"Most of my life, I've been trying to build an estate," said Richard "Dick" Pickup, "but when you reach your 80s, you realize that material things pale in comparison to what mankind can do with these monies."
Pickup, a life-long stock broker and investor is a recent donor of a $15-million-dollar gift to the Hoag Neuroscience Institute.
Surrounded by several hundred distinguished guests coming together for a dinner celebration marking the 10th anniversary of the institute, Richard Pickup remained at his table accepting a standing ovation from the enthusiastic crowd made up of scientists, doctors, medical professionals and Hoag Hospital donors at large following the announcement of the Pickup family transformative gift.
It is the third largest donation ever made to the hospital.
Making the announcement to the dinner crowd, Hoag president and chief executive officer Robert T. Braithwaite said: "The Pickup family gift is further affirmation of Hoag's growing national leadership in neurosciences. We are deeply grateful for their support and trust."

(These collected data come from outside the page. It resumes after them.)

Source: an optimization exercise on an open RTL-to-GDS flow (aim: a short achievable clock period and few clock cycles per item). Production flows keep margins and buffers that such runs may drop. Only simulation tests tie the RTL to the original design; equivalence was not proved. Power and IR drop assume default switching activity.

`design.v`:
```
`timescale 1ns/1ps
package cpuPkg;
    localparam int dataWidth    = 32;
    localparam int addrWidth    = 16;     
    localparam int regAddrWidth = 5;
    localparam int bhtBits      = 5;      
    localparam logic [5:0] opRType = 6'h00;
    localparam logic [5:0] opAddiu = 6'h09;
    localparam logic [5:0] opLw    = 6'h23;
    localparam logic [5:0] opSw    = 6'h2b;
    localparam logic [5:0] opBeq   = 6'h04;
    localparam logic [5:0] fnAddu = 6'h21;
    localparam logic [5:0] fnSubu = 6'h23;
    localparam logic [5:0] fnAnd  = 6'h24;
    localparam logic [5:0] fnOr   = 6'h25;
    localparam logic [5:0] fnSlt  = 6'h2a;
endpackage
`timescale 1ns/1ps
`timescale 1ns/1ps
`timescale 1ns/1ps
`timescale 1ns/1ps
`timescale 1ns/1ps
`timescale 1ns/1ps
import cpuPkg::*;
module processor (
    input  logic                            Clock,
    input  logic                            nReset,
    output logic [cpuPkg::addrWidth-1:0]    InstrAddr,
    input  logic [cpuPkg::dataWidth-1:0]    InstrMem,
    output logic [cpuPkg::addrWidth-1:0]    MemAddr,
    output logic [cpuPkg::dataWidth-1:0]    WriteData,
    output logic                            MemRead,
    output logic                            MemWrite,
    input  logic [cpuPkg::dataWidth-1:0]    MemData,
    input  logic [cpuPkg::regAddrWidth-1:0] RegAddr,
    output logic [cpuPkg::dataWidth-1:0]    RegData
);
    localparam int bhtSize = 1 << bhtBits;
    localparam int hw      = dataWidth / 2;
    typedef struct packed {
        logic                    isAddu, isSubu, isAnd, isOr, isSlt;
        logic                    isLw, isSw, useImm, condBr;
        logic                    writes, needRs, needRt;
        logic [regAddrWidth-1:0] dest;
    } decT;
    function automatic decT decode(input logic [dataWidth-1:0] w);
        logic [5:0] op, fn;
        logic       isR, isAddiu;
        decT        d;
        op = w[31:26];
        fn = w[5:0];
        isR            = op == opRType;
        isAddiu        = op == opAddiu;
        d.isAddu  = isR && fn == fnAddu;
        d.isSubu  = isR && fn == fnSubu;
        d.isAnd   = isR && fn == fnAnd;
        d.isOr    = isR && fn == fnOr;
        d.isSlt   = isR && fn == fnSlt;
        d.isLw    = op == opLw;
        d.isSw    = op == opSw;
        d.useImm  = isAddiu || d.isLw || d.isSw;
        d.condBr  = op == opBeq && w[25:21] != w[20:16];
        d.dest    = isR ? w[15:11] : w[20:16];
        d.needRt  = d.isAddu || d.isSubu || d.isAnd
                      || d.isOr || d.isSlt;
        d.needRs  = d.needRt || d.useImm;
        d.writes  = (d.needRt || isAddiu || d.isLw) && d.dest != '0;
        decode = d;
    endfunction
    function automatic logic [hw-1:0] ksAddPG(input logic [hw-1:0] x,
                                              input logic [hw-1:0] gIn,
                                              input logic [hw-1:0] pIn,
                                              input logic          cin);
        logic [hw-1:0] g, p, c;
        g = gIn;
        p = pIn;
        g[0] = g[0] | (p[0] & cin);
        for (int k = 1; k < hw; k = k * 2)
            for (int i = hw - 2; i >= k; i--)
            begin
                g[i] = g[i] | (p[i] & g[i-k]);
                p[i] = p[i] & p[i-k];
            end
        c = {g[hw-2:0], cin};
        ksAddPG = x ^ c;
    endfunction
    function automatic logic treeLess(input logic [hw-1:0] ltIn,
                                      input logic [hw-1:0] eqIn);
        logic [hw-1:0] lt, eq;
        lt = ltIn;
        eq = eqIn;
        for (int k = 1; k < hw; k = k * 2)
            for (int i = 0; i < hw; i = i + 2 * k)
            begin
                lt[i+2*k-1] = lt[i+2*k-1] | (eq[i+2*k-1] & lt[i+k-1]);
                eq[i+2*k-1] = eq[i+2*k-1] & eq[i+k-1];
            end
        treeLess = lt[hw-1];
    endfunction
    logic [addrWidth-1:0]    pc, pcP4;
    logic [1:0]              bht [0:bhtSize-1];
    logic                    idValid;
    logic [dataWidth-1:0]    idInstr;
    logic                    idPredT;
    logic [addrWidth-1:0]    idAltPc, idAltPcP4;
    logic [bhtBits-1:0]      idBhtIdx;
    logic [dataWidth-1:0]    rsRawQ, rtRawQ;  
    decT                     idDec;
    logic                    e1Write, e1Load, e1Store, e1Branch;
    logic                    e1Add, e1Sub, e1And, e1Or, e1Slt;
    logic                    e1UseImm;
    logic                    e1PredT;
    logic [addrWidth-1:0]    e1AltPc, e1AltPcP4;
    logic [bhtBits-1:0]      e1BhtIdx;
    logic [regAddrWidth-1:0] e1Dest;
    logic [dataWidth-1:0]    a1, b1, r1;      
    logic [hw-1:0]           x1, gA1, pA1, gS1, pS1;    
    logic                    fE2A, fWA, fE2R, fWR;    
    logic                    e2Write, e2Load, e2Store, e2Branch;
    logic                    e2Add, e2Sub, e2And, e2Or, e2Slt;
    logic                    e2PredT;
    logic [addrWidth-1:0]    e2AltPc, e2AltPcP4;
    logic [bhtBits-1:0]      e2BhtIdx;
    logic [regAddrWidth-1:0] e2Dest;
    logic [dataWidth-1:0]    a2, b2, r2;
    logic [dataWidth-1:0]    x2;              
    logic [hw-1:0]           gA2, pA2, gS2, pS2;    
    logic [hw-1:0]           e2ResLo;
    logic                    e2CAdd, e2LtLo;
    logic [addrWidth-1:0]    memAddrQ;
    logic                    wWrite;
    logic [regAddrWidth-1:0] wDest;
    logic [dataWidth-1:0]    wRes;
    logic [dataWidth-1:0]    regFile [1:31];
    logic [31:1] wEn;
    always_ff @(posedge Clock or negedge nReset)
    begin
        if (!nReset)
            wEn <= '0;
        else
            for (int r = 1; r < 32; r++)
                wEn[r] <= e2Write && e2Dest == 5'(r);
    end
    always_ff @(posedge Clock)
        for (int r = 1; r < 32; r++)
            if (wEn[r])
                regFile[r] <= wRes;
    function automatic logic [dataWidth-1:0] readReg(input logic [regAddrWidth-1:0] addr);
        if (addr == '0)
            readReg = '0;
        else if (wWrite && wDest == addr)
            readReg = wRes;
        else
            readReg = regFile[addr];
    endfunction
    always_ff @(posedge Clock or negedge nReset)
    begin
        if (!nReset)
            RegData <= '0;
        else
            RegData <= readReg(RegAddr);
    end
    logic [hw-1:0]        sumHi, diffHi, resHi;
    logic                 slt, taken, mispredict;
    logic [dataWidth-1:0] e2Out;
    assign MemAddr   = memAddrQ;
    assign WriteData = r2;
    assign sumHi  = ksAddPG(x2[dataWidth-1:hw], gA2, pA2, e2CAdd);
    assign diffHi = ksAddPG(~x2[dataWidth-1:hw], gS2, pS2, !e2LtLo);
    assign slt    = treeLess({gS2[hw-1], ~pS2[hw-2:0]}, ~x2[dataWidth-1:hw])
                  || (x2[dataWidth-1:hw] == '0 && e2LtLo);
    always_comb
    begin
        resHi = '0;
        if (e2Add) resHi = resHi | sumHi;
        if (e2Sub) resHi = resHi | diffHi;
        if (e2And) resHi = resHi | gA2;
        if (e2Or)  resHi = resHi | pA2;
    end
    always_comb
    begin
        if (e2Load)
            e2Out = MemData;
        else if (e2Slt)
            e2Out = dataWidth'(slt);
        else
            e2Out = {resHi, e2ResLo};
    end
    assign taken      = (x2 == '0);
    assign mispredict = e2Branch && (taken != e2PredT);
    always_ff @(posedge Clock or negedge nReset)
    begin
        if (!nReset)
            wWrite <= 1'b0;
        else
            wWrite <= e2Write;
    end
    always_ff @(posedge Clock)
    begin
        wDest <= e2Dest;
        wRes  <= e2Out;
    end
    logic [hw-1:0] sumLo, diffLo, resLo;
    logic          cAdd, ltLo;
    assign sumLo  = ksAddPG(x1, gA1, pA1, 1'b0);
    assign diffLo = ksAddPG(~x1, gS1, pS1, 1'b1);
    assign cAdd   = treeLess(gA1, x1);       
    assign ltLo   = treeLess(~pS1, ~x1);     
    logic [dataWidth-1:0] a2n, b2n;
    assign a2n = fE2A ? e2Out : (fWA ? wRes : a1);
    assign b2n = e1UseImm ? b1 : (fE2R ? e2Out : (fWR ? wRes : b1));
    always_comb
    begin
        resLo = '0;
        if (e1Add) resLo = resLo | sumLo;
        if (e1Sub) resLo = resLo | diffLo;
        if (e1And) resLo = resLo | gA1;
        if (e1Or)  resLo = resLo | pA1;
    end
    always_ff @(posedge Clock or negedge nReset)
    begin
        if (!nReset)
        begin
            e2Write  <= 1'b0;
            e2Load   <= 1'b0;
            e2Store  <= 1'b0;
            e2Branch <= 1'b0;
            MemRead  <= 1'b0;
            MemWrite <= 1'b0;
        end
        else if (mispredict)
        begin
            e2Write  <= 1'b0;                 
            e2Load   <= 1'b0;
            e2Store  <= 1'b0;
            e2Branch <= 1'b0;
            MemRead  <= 1'b0;
            MemWrite <= 1'b0;
        end
        else
        begin
            e2Write  <= e1Write;
            e2Load   <= e1Load;
            e2Store  <= e1Store;
            e2Branch <= e1Branch;
            MemRead  <= e1Load;
            MemWrite <= e1Store;
        end
    end
    always_ff @(posedge Clock)
    begin
        e2Add     <= e1Add;
        e2Sub     <= e1Sub;
        e2And     <= e1And;
        e2Or      <= e1Or;
        e2Slt     <= e1Slt;
        e2PredT   <= e1PredT;
        e2AltPc   <= e1AltPc;
        e2AltPcP4 <= e1AltPcP4;
        e2BhtIdx  <= e1BhtIdx;
        e2Dest    <= e1Dest;
        e2ResLo   <= resLo;
        e2CAdd    <= cAdd;
        e2LtLo    <= ltLo;
        memAddrQ  <= sumLo;
        a2        <= a2n;
        r2        <= fE2R ? e2Out : (fWR ? wRes : r1);
        b2        <= b2n;
        x2        <= a2n ^ b2n;
        gA2       <= a2n[dataWidth-1:hw] & b2n[dataWidth-1:hw];
        pA2       <= a2n[dataWidth-1:hw] | b2n[dataWidth-1:hw];
        gS2       <= a2n[dataWidth-1:hw] & ~b2n[dataWidth-1:hw];
        pS2       <= a2n[dataWidth-1:hw] | ~b2n[dataWidth-1:hw];
    end
    logic [regAddrWidth-1:0] rs, rt, dest;
    logic                    isAddu, isSubu, isAnd, isOr, isSlt;
    logic                    isLw, isSw, useImm, condBr;
    logic                    writes, stall;
    logic                    m1s, m1t, m2s, m2t;
    logic [dataWidth-1:0]    imm, rsVal, rtVal, rsReg, rtReg, bVal;
    logic [hw-1:0]           e2Lo;
    assign rs     = idInstr[25:21];
    assign rt     = idInstr[20:16];
    assign imm    = {{(dataWidth-16){idInstr[15]}}, idInstr[15:0]};
    assign isAddu = idDec.isAddu;
    assign isSubu = idDec.isSubu;
    assign isAnd  = idDec.isAnd;
    assign isOr   = idDec.isOr;
    assign isSlt  = idDec.isSlt;
    assign isLw   = idDec.isLw;
    assign isSw   = idDec.isSw;
    assign useImm = idDec.useImm;
    assign condBr = idDec.condBr;
    assign writes = idDec.writes;
    assign dest   = idDec.dest;
    assign m1s = e1Write && e1Dest == rs;
    assign m1t = e1Write && e1Dest == rt;
    assign m2s = e2Write && e2Dest == rs;
    assign m2t = e2Write && e2Dest == rt;
    logic stallQ, nextStall;
    assign stall = stallQ && idValid;
    assign nextStall = idValid && !stall && writes && (isLw || isSlt)
                     && ((fDec.needRs && dest == InstrMem[25:21])
                         || (fDec.needRt && dest == InstrMem[20:16]));
    always_ff @(posedge Clock or negedge nReset)
    begin
        if (!nReset)
            stallQ <= 1'b0;
        else
            stallQ <= nextStall;
    end
    assign e2Lo  = e2Out[hw-1:0];
    logic                    wPrevWrite;
    logic [regAddrWidth-1:0] wPrevDest;
    logic [dataWidth-1:0]    wPrevRes;
    always_ff @(posedge Clock or negedge nReset)
    begin
        if (!nReset)
            wPrevWrite <= 1'b0;
        else
            wPrevWrite <= wWrite && stall;
    end
    always_ff @(posedge Clock)
    begin
        wPrevDest <= wDest;
        wPrevRes  <= wRes;
    end
    function automatic logic [dataWidth-1:0] sinceRead(input logic [regAddrWidth-1:0] addr,
                                                       input logic [dataWidth-1:0]    raw);
        if (wWrite && wDest == addr && addr != '0)
            sinceRead = wRes;
        else if (wPrevWrite && wPrevDest == addr && addr != '0)
            sinceRead = wPrevRes;
        else
            sinceRead = raw;
    endfunction
    assign rsReg = sinceRead(rs, rsRawQ);
    assign rtReg = sinceRead(rt, rtRawQ);
    assign rsVal = {rsReg[dataWidth-1:hw],
                    m1s ? resLo : (m2s ? e2Lo : rsReg[hw-1:0])};
    assign rtVal = {rtReg[dataWidth-1:hw],
                    m1t ? resLo : (m2t ? e2Lo : rtReg[hw-1:0])};
    assign bVal = useImm ? imm : rtVal;
    always_ff @(posedge Clock or negedge nReset)
    begin
        if (!nReset)
        begin
            e1Write  <= 1'b0;
            e1Load   <= 1'b0;
            e1Store  <= 1'b0;
            e1Branch <= 1'b0;
            e1Slt    <= 1'b0;
        end
        else if (mispredict || stall || !idValid)
        begin
            e1Write  <= 1'b0;                 
            e1Load   <= 1'b0;
            e1Store  <= 1'b0;
            e1Branch <= 1'b0;
            e1Slt    <= 1'b0;
        end
        else
        begin
            e1Write  <= writes;
            e1Load   <= isLw;
            e1Store  <= isSw;
            e1Branch <= condBr;
            e1Slt    <= isSlt;
        end
    end
    always_ff @(posedge Clock)
    begin
        e1Add     <= isAddu || useImm;
        e1Sub     <= isSubu;
        e1And     <= isAnd;
        e1Or      <= isOr;
        e1UseImm  <= useImm;
        e1PredT   <= idPredT;
        e1AltPc   <= idAltPc;
        e1AltPcP4 <= idAltPcP4;
        e1BhtIdx  <= idBhtIdx;
        e1Dest    <= dest;
        a1        <= rsVal;
        b1        <= bVal;
        x1        <= rsVal[hw-1:0] ^ bVal[hw-1:0];
        gA1       <= rsVal[hw-1:0] & bVal[hw-1:0];
        pA1       <= rsVal[hw-1:0] | bVal[hw-1:0];
        gS1       <= rsVal[hw-1:0] & ~bVal[hw-1:0];
        pS1       <= rsVal[hw-1:0] | ~bVal[hw-1:0];
        r1        <= rtVal;
        fE2A      <= m1s;
        fWA       <= !m1s && m2s;
        fE2R      <= m1t;
        fWR       <= !m1t && m2t;
    end
    logic [5:0]           fOp;
    logic                 fBeq, fUncond, fPredT;
    logic [addrWidth-1:0] off, off4, pcP8, target, targetP4;
    logic [addrWidth-1:0] predPc, predPcP4, altPc, altPcP4;
    logic [bhtBits-1:0]   fIdx;
    decT                  fDec;
    assign fDec = decode(InstrMem);
    assign InstrAddr = pc;
    assign fOp     = InstrMem[31:26];
    assign fBeq    = fOp == opBeq;
    assign fUncond = InstrMem[25:21] == InstrMem[20:16];
    assign fIdx    = pc[bhtBits+1:2];
    assign fPredT  = fBeq && (fUncond || predBit[fIdx]);
    assign off      = {InstrMem[addrWidth-3:0], 2'b00};
    assign off4     = {InstrMem[addrWidth-3:0] + (addrWidth-2)'(1), 2'b00};
    assign pcP8     = pcP4 + addrWidth'(4);
    assign target   = pcP4  + off;
    assign targetP4 = pcP4  + off4;
    assign predPc   = fPredT ? target   : pcP4;
    assign predPcP4 = fPredT ? targetP4 : pcP8;
    assign altPc    = fPredT ? pcP4     : target;
    assign altPcP4  = fPredT ? pcP8     : targetP4;
    always_ff @(posedge Clock or negedge nReset)
    begin
        if (!nReset)
        begin
            pc   <= addrWidth'(0);
            pcP4 <= addrWidth'(4);
        end
        else if (mispredict)
        begin
            pc   <= e2AltPc;
            pcP4 <= e2AltPcP4;
        end
        else if (!stall)
        begin
            pc   <= predPc;
            pcP4 <= predPcP4;
        end
    end
    always_ff @(posedge Clock or negedge nReset)
    begin
        if (!nReset)
            idValid <= 1'b0;
        else if (mispredict)
            idValid <= 1'b0;
        else if (!stall)
            idValid <= 1'b1;
    end
    always_ff @(posedge Clock)
    begin
        if (!stall)
        begin
            idInstr   <= InstrMem;
            idPredT   <= fPredT;
            idAltPc   <= altPc;
            idAltPcP4 <= altPcP4;
            idBhtIdx  <= fIdx;
            idDec     <= fDec;
            rsRawQ    <= readReg(InstrMem[25:21]);
            rtRawQ    <= readReg(InstrMem[20:16]);
        end
    end
    logic [bhtSize-1:0] updSel;
    logic               updTaken;
    always_ff @(posedge Clock or negedge nReset)
    begin
        if (!nReset)
            updSel <= '0;
        else
            for (int i = 0; i < bhtSize; i++)
                updSel[i] <= e2Branch && e2BhtIdx == bhtBits'(i);
    end
    always_ff @(posedge Clock)
        updTaken <= taken;
    localparam int runBits = 3;
    logic [runBits-1:0] curRun  [0:bhtSize-1];
    logic [runBits-1:0] lastRun [0:bhtSize-1];
    logic               loopOk  [0:bhtSize-1];
    logic [bhtSize-1:0] predBit;
    function automatic logic predictOf(input logic [1:0] ctr, input logic ok,
                                       input logic [runBits-1:0] cur, input logic [runBits-1:0] last);
        if (ok && cur == last)
            predictOf = 1'b1;
        else if (ok && cur < last)
            predictOf = 1'b0;
        else
            predictOf = ctr[1];
    endfunction
    always_ff @(posedge Clock or negedge nReset)
    begin
        if (!nReset)
        begin
            for (int i = 0; i < bhtSize; i++)
            begin
                bht[i]     <= 2'b01;
                curRun[i]  <= '0;
                lastRun[i] <= '0;
                loopOk[i]  <= 1'b0;
                predBit[i] <= 1'b0;
            end
        end
        else
        begin
            for (int i = 0; i < bhtSize; i++)
                if (updSel[i])
                begin
                    logic [1:0]         nCtr;
                    logic [runBits-1:0] nCur, nLast;
                    logic               nOk;
                    nCtr  = bht[i];
                    if (updTaken && bht[i] != 2'b11)
                        nCtr = bht[i] + 2'b01;
                    else if (!updTaken && bht[i] != 2'b00)
                        nCtr = bht[i] - 2'b01;
                    if (updTaken)
                    begin
                        nOk   = curRun[i] == lastRun[i] || lastRun[i] == '0;
                        nLast = curRun[i];
                        nCur  = '0;
                    end
                    else
                    begin
                        nOk   = loopOk[i] && curRun[i] != '1;
                        nLast = lastRun[i];
                        nCur  = curRun[i] + (curRun[i] != '1);
                    end
                    bht[i]     <= nCtr;
                    curRun[i]  <= nCur;
                    lastRun[i] <= nLast;
                    loopOk[i]  <= nOk;
                    predBit[i] <= predictOf(nCtr, nOk, nCur, nLast);
                end
        end
    end
endmodule
```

The modest Richard Pickup chose not to speak; however he addressed the crowd via pre-recorded videotape.
His message was clear: This is a man intent on giving back to a community and its hospital, both of which have been a constant element behind his success in life.
The recent passing of his brother suffering from Alzheimer's disease further enhanced the Pickup purpose to make a difference.
"I have found over the years that if you have passionate, educated people dedicated to long-term success, like those at Hoag, they make things happen," said Pickup in his video address.
Several distinguished speakers followed and paid homage to his words.
Dr. Flynn Andrizzi, president of Hoag Hospital Foundation, commented: "The extraordinary innovation of the neuroscience institute would not be possible without the immense generosity of community members."
Also front and center addressing the crowd was Dr. Michael Brant-Zawadzki representing the Ron and Sandi Simon Endowed Chair within the institute.
The Simons, among Newport's most respected and charitable couples, were also in attendance.
Champion fundraiser Cindy Stokke, former co-chair with Randy Turner of the campaign advisory committee, received accolades for the tremendous campaign effort leading up to the Pickup donation.
Others at the podium included Dr. Michael Modic who flew in from Cleveland, Ohio, at the nationally respected Cleveland Clinic where he is the Chief Clinical Transformation Officer.
Modic praised the progress of Hoag's Institute over its first 10 years, bullish on its future for the next decade.
Community activist Jerry Jones echoed the sentiments.
The setting for the upbeat dinner celebration was the ballroom of the Newport Beach Country Club, one of the Pickup and Martin family-owned properties in Newport Beach which also includes the Balboa Bay Resort and the venerable Balboa Bay Club, among others.
The evening began with a cocktail reception at dusk followed by a three-course dinner of exceptional quality that began with a serving of roasted butternut squash soup followed by an entrée of pan-seared filet and locally caught sea bass.
Richard Pickup was joined by his wife, Donna Pickup, and her daughter Julie Hamilton who had flown in from Lexington, Ky., where she and her husband raise national champion thoroughbred horses.
Richard Pickup's daughter Devon Martin and her husband, Pickup business partner Kevin Martin, his son Todd Pickup and wife Natalie Pickup were all front and center to support their dad.
Sharing congratulations, dessert and coffee were close Pickup friends and associates Stephanie and Tim Busch, Joe Moody and Caroline Davenport, Rev. John Huffman, Peter and Gini Ueberroth, Curt and Varla Knauss, Ginger and Tony Allen, Joan and Andy Fimiano, Kurt and Wendy Lyon, and Barbara Venezia and Stan Tyzack.
In honor of the Pickup gift, Hoag's Neuroscience Institute will be renamed the Pickup Family Neuroscience Institute.
Richard Pickup added: "There have been breakthroughs in cancer and cardiology and other areas of medicine, but there is still so much that is unknown about the brain.
"From Alzheimer's to addictions and other brain disorders, we have a lot to learn. I am hoping that in the next 10 years or so we can make significant strides in these areas."
As the crowd dispersed from the country club, Richard Pickup told friends that he hopes to be present for the 20th anniversary of the institute.
All of those hearing his words responded: "You can count on it."